Pregnancy by Week - Week 13-16

Pregnancy by Week - Week 13-16

Month 3-4

At 3 months pregnant you are just entering your second trimester. Your baby bump is becoming more obvious and adding extra weight on your body. Now is the time to take care of your posture so you can balance the weight evenly, and make sure you have plenty of supportive cushions when you’re lying down.

Sharp pains in your abdomen, hips and groin are normal at this point. This is because your uterus is growing and stretching your round ligaments, and your baby is now able to kick, punch and turn around.

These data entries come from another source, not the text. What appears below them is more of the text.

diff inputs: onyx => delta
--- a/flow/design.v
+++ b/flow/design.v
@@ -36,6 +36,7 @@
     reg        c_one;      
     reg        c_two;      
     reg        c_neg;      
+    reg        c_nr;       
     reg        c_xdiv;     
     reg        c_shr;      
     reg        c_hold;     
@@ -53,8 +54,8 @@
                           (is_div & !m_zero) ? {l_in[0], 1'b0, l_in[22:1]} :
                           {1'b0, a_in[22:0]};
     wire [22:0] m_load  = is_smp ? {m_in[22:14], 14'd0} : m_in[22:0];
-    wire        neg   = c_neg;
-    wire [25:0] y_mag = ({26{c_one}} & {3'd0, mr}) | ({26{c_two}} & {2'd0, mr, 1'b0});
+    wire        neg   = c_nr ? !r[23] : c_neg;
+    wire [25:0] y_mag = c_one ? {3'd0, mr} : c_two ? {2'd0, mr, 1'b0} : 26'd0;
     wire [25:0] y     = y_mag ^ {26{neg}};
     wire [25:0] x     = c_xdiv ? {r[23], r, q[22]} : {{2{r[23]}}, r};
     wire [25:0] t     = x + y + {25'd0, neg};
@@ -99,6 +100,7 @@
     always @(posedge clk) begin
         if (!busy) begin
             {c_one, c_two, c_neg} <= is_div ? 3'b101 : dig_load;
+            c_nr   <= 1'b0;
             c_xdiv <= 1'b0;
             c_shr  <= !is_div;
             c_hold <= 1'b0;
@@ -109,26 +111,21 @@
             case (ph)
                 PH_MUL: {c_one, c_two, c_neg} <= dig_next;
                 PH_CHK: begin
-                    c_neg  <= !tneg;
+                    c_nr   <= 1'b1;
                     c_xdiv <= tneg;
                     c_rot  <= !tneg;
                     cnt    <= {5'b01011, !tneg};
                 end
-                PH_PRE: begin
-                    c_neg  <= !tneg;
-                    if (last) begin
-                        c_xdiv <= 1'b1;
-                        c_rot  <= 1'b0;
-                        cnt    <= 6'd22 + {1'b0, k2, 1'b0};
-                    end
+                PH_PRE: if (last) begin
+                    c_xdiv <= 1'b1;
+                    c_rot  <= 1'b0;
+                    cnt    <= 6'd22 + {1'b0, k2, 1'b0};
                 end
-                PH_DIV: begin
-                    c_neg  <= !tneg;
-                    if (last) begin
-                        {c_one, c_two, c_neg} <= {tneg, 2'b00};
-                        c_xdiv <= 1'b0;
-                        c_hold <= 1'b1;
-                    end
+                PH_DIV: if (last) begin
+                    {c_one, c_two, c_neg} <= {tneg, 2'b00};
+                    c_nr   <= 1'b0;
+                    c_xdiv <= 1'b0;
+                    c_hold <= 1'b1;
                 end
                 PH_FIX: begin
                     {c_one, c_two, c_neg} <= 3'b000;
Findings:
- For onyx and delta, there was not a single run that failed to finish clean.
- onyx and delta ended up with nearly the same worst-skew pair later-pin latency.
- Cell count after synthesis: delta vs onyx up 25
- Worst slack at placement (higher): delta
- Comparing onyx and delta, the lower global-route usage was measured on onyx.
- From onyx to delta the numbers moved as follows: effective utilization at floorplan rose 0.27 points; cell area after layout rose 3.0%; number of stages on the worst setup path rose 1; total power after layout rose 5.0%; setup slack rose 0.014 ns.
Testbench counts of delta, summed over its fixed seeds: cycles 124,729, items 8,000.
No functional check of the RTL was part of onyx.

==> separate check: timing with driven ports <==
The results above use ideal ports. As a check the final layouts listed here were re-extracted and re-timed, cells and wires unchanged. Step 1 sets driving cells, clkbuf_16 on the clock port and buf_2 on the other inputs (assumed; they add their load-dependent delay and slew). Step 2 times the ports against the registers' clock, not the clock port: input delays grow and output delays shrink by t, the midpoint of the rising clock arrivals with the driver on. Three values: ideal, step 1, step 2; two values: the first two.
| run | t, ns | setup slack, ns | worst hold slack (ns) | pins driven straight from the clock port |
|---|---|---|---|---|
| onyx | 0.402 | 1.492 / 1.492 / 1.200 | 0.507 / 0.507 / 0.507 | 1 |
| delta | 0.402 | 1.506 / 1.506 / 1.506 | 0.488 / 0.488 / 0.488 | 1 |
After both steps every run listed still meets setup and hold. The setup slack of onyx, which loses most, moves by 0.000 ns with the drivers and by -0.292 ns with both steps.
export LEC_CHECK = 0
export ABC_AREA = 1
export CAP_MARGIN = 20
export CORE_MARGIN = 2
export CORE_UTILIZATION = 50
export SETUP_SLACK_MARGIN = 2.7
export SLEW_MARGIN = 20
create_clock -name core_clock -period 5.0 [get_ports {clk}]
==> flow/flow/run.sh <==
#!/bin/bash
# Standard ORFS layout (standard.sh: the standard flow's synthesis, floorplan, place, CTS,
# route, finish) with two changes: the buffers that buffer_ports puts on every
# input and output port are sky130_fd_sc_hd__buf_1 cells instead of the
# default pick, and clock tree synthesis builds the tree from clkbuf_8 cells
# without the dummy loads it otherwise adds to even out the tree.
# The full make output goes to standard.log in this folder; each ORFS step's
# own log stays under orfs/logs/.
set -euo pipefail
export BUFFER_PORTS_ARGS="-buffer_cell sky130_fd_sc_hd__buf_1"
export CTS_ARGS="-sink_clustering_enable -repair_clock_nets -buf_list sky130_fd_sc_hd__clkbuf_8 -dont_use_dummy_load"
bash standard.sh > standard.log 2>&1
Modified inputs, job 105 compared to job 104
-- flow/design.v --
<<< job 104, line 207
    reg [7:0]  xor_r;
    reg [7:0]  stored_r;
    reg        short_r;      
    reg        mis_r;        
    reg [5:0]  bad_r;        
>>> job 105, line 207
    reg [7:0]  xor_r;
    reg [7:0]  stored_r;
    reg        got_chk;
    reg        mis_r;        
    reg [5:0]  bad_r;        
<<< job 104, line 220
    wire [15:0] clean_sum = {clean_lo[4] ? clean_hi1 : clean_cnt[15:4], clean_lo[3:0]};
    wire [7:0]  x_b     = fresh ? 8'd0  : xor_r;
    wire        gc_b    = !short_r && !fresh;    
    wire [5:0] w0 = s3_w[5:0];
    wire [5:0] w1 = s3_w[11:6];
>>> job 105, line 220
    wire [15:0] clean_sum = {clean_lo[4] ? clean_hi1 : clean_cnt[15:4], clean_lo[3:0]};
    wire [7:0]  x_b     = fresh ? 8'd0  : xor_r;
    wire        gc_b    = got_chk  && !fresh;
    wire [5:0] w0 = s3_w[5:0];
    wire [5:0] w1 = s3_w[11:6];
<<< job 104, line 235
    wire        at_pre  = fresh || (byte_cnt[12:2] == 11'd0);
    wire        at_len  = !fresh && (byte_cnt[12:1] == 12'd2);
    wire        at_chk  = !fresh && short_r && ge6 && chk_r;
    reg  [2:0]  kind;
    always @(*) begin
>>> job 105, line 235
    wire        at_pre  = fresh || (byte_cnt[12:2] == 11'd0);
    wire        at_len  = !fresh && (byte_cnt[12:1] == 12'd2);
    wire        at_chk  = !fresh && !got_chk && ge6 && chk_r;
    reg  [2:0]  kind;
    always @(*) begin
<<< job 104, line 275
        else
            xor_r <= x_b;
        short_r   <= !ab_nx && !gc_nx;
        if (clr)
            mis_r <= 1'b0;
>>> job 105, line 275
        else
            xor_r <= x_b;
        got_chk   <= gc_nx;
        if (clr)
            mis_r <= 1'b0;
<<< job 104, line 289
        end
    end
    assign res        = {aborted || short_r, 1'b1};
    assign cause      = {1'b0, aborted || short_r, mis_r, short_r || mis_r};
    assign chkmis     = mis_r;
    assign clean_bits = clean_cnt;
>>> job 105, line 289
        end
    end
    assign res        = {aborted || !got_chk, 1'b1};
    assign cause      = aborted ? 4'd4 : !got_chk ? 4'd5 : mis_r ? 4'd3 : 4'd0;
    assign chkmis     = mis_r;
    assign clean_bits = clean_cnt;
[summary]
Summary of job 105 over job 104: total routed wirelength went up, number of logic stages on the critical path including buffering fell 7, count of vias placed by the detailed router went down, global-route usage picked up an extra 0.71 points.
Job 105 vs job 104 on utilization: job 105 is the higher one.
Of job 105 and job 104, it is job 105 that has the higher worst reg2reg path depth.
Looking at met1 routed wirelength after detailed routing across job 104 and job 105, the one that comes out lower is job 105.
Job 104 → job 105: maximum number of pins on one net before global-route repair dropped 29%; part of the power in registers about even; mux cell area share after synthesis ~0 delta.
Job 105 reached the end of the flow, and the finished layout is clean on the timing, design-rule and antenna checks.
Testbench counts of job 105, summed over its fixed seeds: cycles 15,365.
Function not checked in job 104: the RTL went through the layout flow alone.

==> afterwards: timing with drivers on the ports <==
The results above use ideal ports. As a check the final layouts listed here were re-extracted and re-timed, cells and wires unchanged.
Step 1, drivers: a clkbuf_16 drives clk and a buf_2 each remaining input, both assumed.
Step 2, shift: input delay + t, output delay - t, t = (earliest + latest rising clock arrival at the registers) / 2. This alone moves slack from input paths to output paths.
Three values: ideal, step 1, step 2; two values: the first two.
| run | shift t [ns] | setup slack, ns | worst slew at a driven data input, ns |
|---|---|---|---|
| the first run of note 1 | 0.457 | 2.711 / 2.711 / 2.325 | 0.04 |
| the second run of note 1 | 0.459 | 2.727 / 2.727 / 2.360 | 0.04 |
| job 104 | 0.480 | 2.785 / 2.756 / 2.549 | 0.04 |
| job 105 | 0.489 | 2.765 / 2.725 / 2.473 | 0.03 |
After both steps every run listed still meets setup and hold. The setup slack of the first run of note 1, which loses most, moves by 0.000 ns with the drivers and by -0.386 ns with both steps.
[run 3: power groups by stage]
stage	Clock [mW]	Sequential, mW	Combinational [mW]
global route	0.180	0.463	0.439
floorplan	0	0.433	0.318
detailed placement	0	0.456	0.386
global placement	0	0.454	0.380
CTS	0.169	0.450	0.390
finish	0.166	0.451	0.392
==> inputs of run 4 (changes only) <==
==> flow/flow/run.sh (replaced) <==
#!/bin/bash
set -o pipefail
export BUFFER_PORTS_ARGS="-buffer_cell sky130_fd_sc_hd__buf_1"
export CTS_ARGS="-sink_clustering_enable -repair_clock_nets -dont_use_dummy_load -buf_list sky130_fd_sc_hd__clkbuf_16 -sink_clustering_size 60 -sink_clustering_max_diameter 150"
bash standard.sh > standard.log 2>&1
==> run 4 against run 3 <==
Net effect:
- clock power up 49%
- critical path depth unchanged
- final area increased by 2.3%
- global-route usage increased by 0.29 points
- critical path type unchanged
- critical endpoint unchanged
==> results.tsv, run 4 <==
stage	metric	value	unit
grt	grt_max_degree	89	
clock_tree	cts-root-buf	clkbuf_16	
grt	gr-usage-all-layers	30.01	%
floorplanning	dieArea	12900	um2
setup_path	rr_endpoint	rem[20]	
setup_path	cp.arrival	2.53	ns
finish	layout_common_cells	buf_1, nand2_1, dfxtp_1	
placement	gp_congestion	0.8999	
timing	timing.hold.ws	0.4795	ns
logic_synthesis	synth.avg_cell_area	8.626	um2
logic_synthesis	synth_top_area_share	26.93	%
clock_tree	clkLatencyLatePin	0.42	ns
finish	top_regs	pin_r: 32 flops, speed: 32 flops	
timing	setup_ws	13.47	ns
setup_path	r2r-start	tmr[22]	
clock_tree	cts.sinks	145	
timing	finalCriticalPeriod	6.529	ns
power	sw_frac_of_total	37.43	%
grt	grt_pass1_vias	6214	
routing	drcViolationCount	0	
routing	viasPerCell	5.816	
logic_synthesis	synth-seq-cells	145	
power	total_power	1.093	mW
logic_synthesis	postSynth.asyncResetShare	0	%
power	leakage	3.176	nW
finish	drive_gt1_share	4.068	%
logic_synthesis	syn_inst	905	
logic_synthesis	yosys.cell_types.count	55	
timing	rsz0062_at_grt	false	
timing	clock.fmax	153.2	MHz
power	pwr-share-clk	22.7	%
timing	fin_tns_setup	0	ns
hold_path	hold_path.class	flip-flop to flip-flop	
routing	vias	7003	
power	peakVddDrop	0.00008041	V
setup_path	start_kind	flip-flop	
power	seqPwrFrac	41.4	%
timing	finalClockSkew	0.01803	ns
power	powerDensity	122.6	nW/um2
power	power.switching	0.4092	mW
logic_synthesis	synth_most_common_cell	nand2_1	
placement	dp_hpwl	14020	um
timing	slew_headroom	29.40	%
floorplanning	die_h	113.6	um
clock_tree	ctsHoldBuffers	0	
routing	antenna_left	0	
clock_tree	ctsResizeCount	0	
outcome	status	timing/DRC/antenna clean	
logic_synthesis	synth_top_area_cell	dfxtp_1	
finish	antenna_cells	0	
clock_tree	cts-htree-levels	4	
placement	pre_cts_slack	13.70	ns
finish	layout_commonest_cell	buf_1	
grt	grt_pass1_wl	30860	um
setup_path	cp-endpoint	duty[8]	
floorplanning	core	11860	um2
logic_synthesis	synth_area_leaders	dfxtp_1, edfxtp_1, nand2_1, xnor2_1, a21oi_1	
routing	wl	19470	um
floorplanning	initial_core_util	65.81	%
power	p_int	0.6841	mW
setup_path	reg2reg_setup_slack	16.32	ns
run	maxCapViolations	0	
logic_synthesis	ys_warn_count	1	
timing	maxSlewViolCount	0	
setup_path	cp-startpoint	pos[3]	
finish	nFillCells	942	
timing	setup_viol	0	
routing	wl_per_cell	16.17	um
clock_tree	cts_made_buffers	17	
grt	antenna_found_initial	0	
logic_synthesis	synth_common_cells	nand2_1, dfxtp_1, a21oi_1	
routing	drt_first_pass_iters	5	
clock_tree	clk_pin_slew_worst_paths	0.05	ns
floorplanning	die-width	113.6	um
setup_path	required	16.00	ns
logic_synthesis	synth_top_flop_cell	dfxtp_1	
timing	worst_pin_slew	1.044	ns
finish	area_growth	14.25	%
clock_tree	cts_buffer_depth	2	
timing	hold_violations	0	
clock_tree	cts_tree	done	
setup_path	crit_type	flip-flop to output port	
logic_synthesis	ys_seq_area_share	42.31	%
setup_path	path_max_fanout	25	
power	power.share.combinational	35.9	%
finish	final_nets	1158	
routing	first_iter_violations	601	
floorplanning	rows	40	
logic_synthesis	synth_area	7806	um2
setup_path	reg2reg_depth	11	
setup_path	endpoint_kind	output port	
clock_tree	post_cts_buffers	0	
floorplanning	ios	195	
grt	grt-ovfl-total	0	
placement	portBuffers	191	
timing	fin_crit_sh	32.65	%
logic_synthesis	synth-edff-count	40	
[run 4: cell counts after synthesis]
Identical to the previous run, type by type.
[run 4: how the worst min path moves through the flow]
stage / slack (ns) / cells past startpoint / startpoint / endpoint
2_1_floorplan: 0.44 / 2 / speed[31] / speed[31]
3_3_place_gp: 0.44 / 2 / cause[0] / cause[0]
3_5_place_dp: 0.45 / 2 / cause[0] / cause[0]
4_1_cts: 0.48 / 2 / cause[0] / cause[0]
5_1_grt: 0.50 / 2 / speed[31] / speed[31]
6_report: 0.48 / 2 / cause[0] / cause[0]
Background: an optimization exercise with open tools, aiming at small area and a short achievable clock period. Do not read the settings as production practice.
In this exercise RTL edits were held to simulation tests only and were not proved equivalent to the original.
Power figures rest on the tool's default switching activity, not on a simulated workload.

--- flow/design.v ---
module ld19_frame_core (
    input  wire         clk,
    input  wire         rst,         
    input  wire         in_valid,
    input  wire         in_eos,
    input  wire [7:0]   in_data,
    output wire         in_ready,
    input  wire         resume,      
    output reg          ev_valid,
    output reg  [2:0]   ev_kind,
    output wire [604:0] ev_payload
);
    localparam [18:0] MOD = 19'd396000;
    function [7:0] crc8_table(input [7:0] idx);
        integer i;
        reg [7:0] c;
        begin
            c = idx;
            for (i = 0; i < 8; i = i + 1)
                c = c[7] ? ((c << 1) ^ 8'h4D) : (c << 1);
            crc8_table = c;
        end
    endfunction
    reg  [7:0]  r [0:47];     
    reg  [18:0] g [0:11];     
    reg         rdy;
    reg         tq, eq;       
    reg  [7:0]  dq;           
    reg  [7:0]  aux8;         
    reg  [5:0]  ph;           
    reg  [5:0]  bcnt;         
    reg         rd;           
    reg         fd;           
    reg         ended;
    reg         pd, pi, pe;   
    reg         cln;          
    reg         run;          
    reg         angok;        
    reg         fresh;        
    reg  [7:0]  crc;
    reg  [17:0] x;            
    reg  [20:0] lin;          
    assign in_ready = rdy;
    wire take = in_valid & rdy;
    wire [5:0] ph_inc = (ph == 6'd47) ? 6'd0 : ph + 6'd1;
    wire s_eos = tq & eq;
    wire s_byt = tq & ~eq;
    wire s_hdr = s_byt & ~rd & (dq == 8'h54);
    wire s_des = s_byt & ~rd & (dq != 8'h54);
    wire s_fb  = s_byt & rd;                     
    wire s_ins = s_fb & (bcnt <= 6'd46);         
    wire f_evt = rd & (ph == 6'd9) & (fd | (s_fb & (bcnt == 6'd48)));
    wire start  = rd & ~angok & (ph == 6'd34);
    wire gphase = (ph >= 6'd46) || (ph <= 6'd9);
    wire gload  = run & rd & gphase;
    wire [20:0] lin_m1 = lin - {2'b00, MOD};
    wire [20:0] lin_m2 = lin - {1'b0, MOD, 1'b0};
    wire [18:0] ang_r  = !lin_m2[20] ? lin_m2[18:0] :
                         !lin_m1[20] ? lin_m1[18:0] : lin[18:0];
    wire [15:0] e_val = {r[0], r[1]};
    wire [17:0] d0 = {2'b00, e_val} - x;
    wire [17:0] d1 = {2'b00, e_val} - x + 18'd36000;
    wire [17:0] dval = d0[17] ? d1 : d0;
    wire valid_cmp = (crc == r[0]);
    integer i;
    always @(posedge clk) begin
        for (i = 1; i < 48; i = i + 1)
            r[i] <= r[i-1];
        if (rst)
            r[0] <= 8'd0;
        else if (s_ins)
            r[0] <= dq;
        else if (rd && ph == 6'd0)
            r[0] <= {7'd0, valid_cmp};
        else if (rd)
            r[0] <= r[47];
        else
            r[0] <= 8'd0;
        for (i = 1; i < 12; i = i + 1)
            g[i] <= g[i-1];
        if (rst)
            g[0] <= 19'd0;
        else if (gload)
            g[0] <= ang_r;
        else if (rd)
            g[0] <= g[11];
        else
            g[0] <= 19'd0;
        if (start)
            x <= {2'b00, r[27], r[28]};
        else if (ph == 6'd45)
            x <= dval;
        lin <= start ? 21'd0 : lin + {{3{x[17]}}, x};
        if (s_hdr)
            crc <= 8'hEE;
        else if (fresh)
            crc <= crc8_table(crc ^ r[0]);
        dq <= in_data;
        eq <= in_eos;
    end
    reg [5:0] n_ph, n_bcnt;
    reg       n_rd, n_fd, n_ended, n_pd, n_pi, n_pe, n_cln;
    reg       n_ev;
    reg [2:0] n_kind;
    reg       r_idle;     
    reg       r_cont;     
    always @(*) begin
        n_ph    = ph_inc;
        n_bcnt  = bcnt;
        n_rd    = rd;
        n_fd    = fd;
        n_ended = ended & ~resume;
        n_pd    = pd;
        n_pi    = pi;
        n_pe    = pe;
        n_cln   = cln | (~rd & (ph == 6'd47));
        n_ev    = 1'b0;
        n_kind  = ev_kind;
        if (rd) begin
            if (s_eos) begin
                n_rd    = 1'b0;
                n_fd    = 1'b0;
                n_ph    = 6'd0;
                n_cln   = 1'b0;
                n_ended = 1'b1;
                n_pi    = 1'b1;
            end else if (f_evt) begin
                n_ev    = 1'b1;
                n_kind  = 3'd2;
                n_rd    = 1'b0;
                n_fd    = 1'b0;
                n_ph    = 6'd0;
                n_cln   = 1'b0;
            end else if (s_fb) begin
                if (bcnt == 6'd48)
                    n_fd = 1'b1;
                else
                    n_bcnt = bcnt + 6'd1;
            end
        end else begin
            if (s_eos) begin
                n_ended = 1'b1;
                if (cln) begin
                    n_ev   = 1'b1;
                    n_kind = 3'd5;
                end else
                    n_pe = 1'b1;
            end else if (s_hdr) begin
                n_rd   = 1'b1;
                n_ph   = 6'd1;
                n_bcnt = 6'd1;
                n_cln  = 1'b0;
            end else if (s_des) begin
                if (cln) begin
                    n_ev   = 1'b1;
                    n_kind = 3'd1;
                end else
                    n_pd = 1'b1;
            end else if (cln && pi) begin
                n_ev   = 1'b1;
                n_kind = 3'd4;
                n_pi   = 1'b0;
                n_pe   = 1'b1;
            end else if (cln && pe) begin
                n_ev   = 1'b1;
                n_kind = 3'd5;
                n_pe   = 1'b0;
            end else if (cln && pd) begin
                n_ev   = 1'b1;
                n_kind = 3'd1;
                n_pd   = 1'b0;
            end
        end
        r_idle = n_rd ? (~n_fd & ((n_bcnt >= 6'd47) | (n_ph == n_bcnt)))
                      : (~n_ended & ~n_pd & ~n_pi & ~n_pe);
        r_cont = rd & ~s_eos & ~f_evt & ((bcnt + {5'd0, tq}) <= 6'd47);
    end
    always @(posedge clk) begin
        if (rst) begin
            rdy      <= 1'b0;
            tq       <= 1'b0;
            aux8     <= 8'd0;
            ph       <= 6'd0;
            bcnt     <= 6'd0;
            rd       <= 1'b0;
            fd       <= 1'b0;
            ended    <= 1'b0;
            pd       <= 1'b0;
            pi       <= 1'b0;
            pe       <= 1'b0;
            cln      <= 1'b0;
            run      <= 1'b0;
            angok    <= 1'b0;
            fresh    <= 1'b0;
            ev_valid <= 1'b0;
            ev_kind  <= 3'd0;
        end else begin
            rdy      <= take ? (~in_eos & r_cont) : r_idle;
            tq       <= take;
            ph       <= n_ph;
            bcnt     <= n_bcnt;
            rd       <= n_rd;
            fd       <= n_fd;
            ended    <= n_ended;
            pd       <= n_pd;
            pi       <= n_pi;
            pe       <= n_pe;
            cln      <= n_cln;
            ev_valid <= n_ev;
            ev_kind  <= n_kind;
            fresh    <= s_ins & (bcnt <= 6'd45);
            if (s_hdr)
                angok <= 1'b0;
            else if (rd && run && ph == 6'd45)
                angok <= (bcnt >= 6'd44);
            if (start)
                run <= 1'b1;
            else if (s_hdr || ph == 6'd9)
                run <= 1'b0;
            if ((s_fb && bcnt == 6'd6) || s_des)
                aux8 <= dq;
            else if (rd && s_eos)
                aux8 <= {2'b00, bcnt};
            else if (ev_valid)
                aux8 <= 8'd0;
        end
    end
    function integer st(input integer j);
        st = (8 - j + 48) % 48;
    endfunction
    genvar k;
    generate
        for (k = 0; k < 12; k = k + 1) begin : pts
            if (k == 0)
                assign ev_payload[7:0] = aux8;
            else
                assign ev_payload[43*k +: 8] = r[st(6 + 3*k)];
            assign ev_payload[43*k + 8  +: 8]  = r[st(7 + 3*k)];
            assign ev_payload[43*k + 16 +: 8]  = r[st(8 + 3*k)];
            assign ev_payload[43*k + 24 +: 19] = g[11 - k];
        end
    endgenerate
    assign ev_payload[523:516] = {1'b0, ev_kind[1], 1'b0, ev_kind[1], 1'b0, ev_kind[1], 2'b00};
    assign ev_payload[531:524] = r[st(1)];
    assign ev_payload[547:532] = {r[st(3)],  r[st(2)]};
    assign ev_payload[563:548] = {r[st(5)],  r[st(4)]};
    assign ev_payload[579:564] = {r[st(43)], r[st(42)]};
    assign ev_payload[595:580] = {r[st(45)], r[st(44)]};
    assign ev_payload[603:596] = r[st(46)];
    assign ev_payload[604]     = r[st(47)][0];
endmodule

You might notice your early symptoms starting to subside, but new ones could emerge. You may start experiencing:

  • Skin changes. The rise of hormones in your body can have an effect on your skin. Usually this means that certain areas get darker, particularly nipples, freckles and birthmarks. Your skin is also more sensitive when you’re pregnant, so staying out of the sun and wearing high-factor sun cream is important.
  • Vaginal discharge. Increased discharge is normal when you're pregnant. Anything thin, odourless and clear is nothing to worry about. If there’s an unpleasant smell or it’s a green or yellow colour, tell your doctor or midwife.
  • Better hair. Not all symptoms are bad! The rush of hormones during pregnancy often give you thicker, shinier hair.


Your baby can now hear and respond to noises outside the uterus, so you might want to try talking to them or playing soothing music.

16 week baby size

From week 13 your baby is already the size of a lemon. Over the next couple of weeks your little one grows into the same size as a peach and an apple, before reaching the stage of an avocado at the end of your second month.

Your clever bundle of joy can now make a fist and suck their thumb!

Putting weight on at this stage is completely normal, but your midwife will monitor this if you have any concerns. ‘Eating for two’ is just a myth, so it’s best to stick to a healthy balanced diet and exercise regularly if you can.


  • Get your MATB1 from your midwife. This confirms your pregnancy at 20 weeks and allows you to claim maternity benefits.
  • Start thinking about baby names. Whether you find out the sex of your baby or not, it’s a good time to start thinking about what you would like to call your son or daughter.


  • Miss the signs of preeclampsia. This condition usually presents itself from week 20 of pregnancy, so watch out for symptoms like swelling, headaches and vision problems.
  • Forget to plan your gender reveal party. If you’re finding out the sex and you want to celebrate, make sure you plan a party as soon as possible – you don’t want to wait longer than you need to!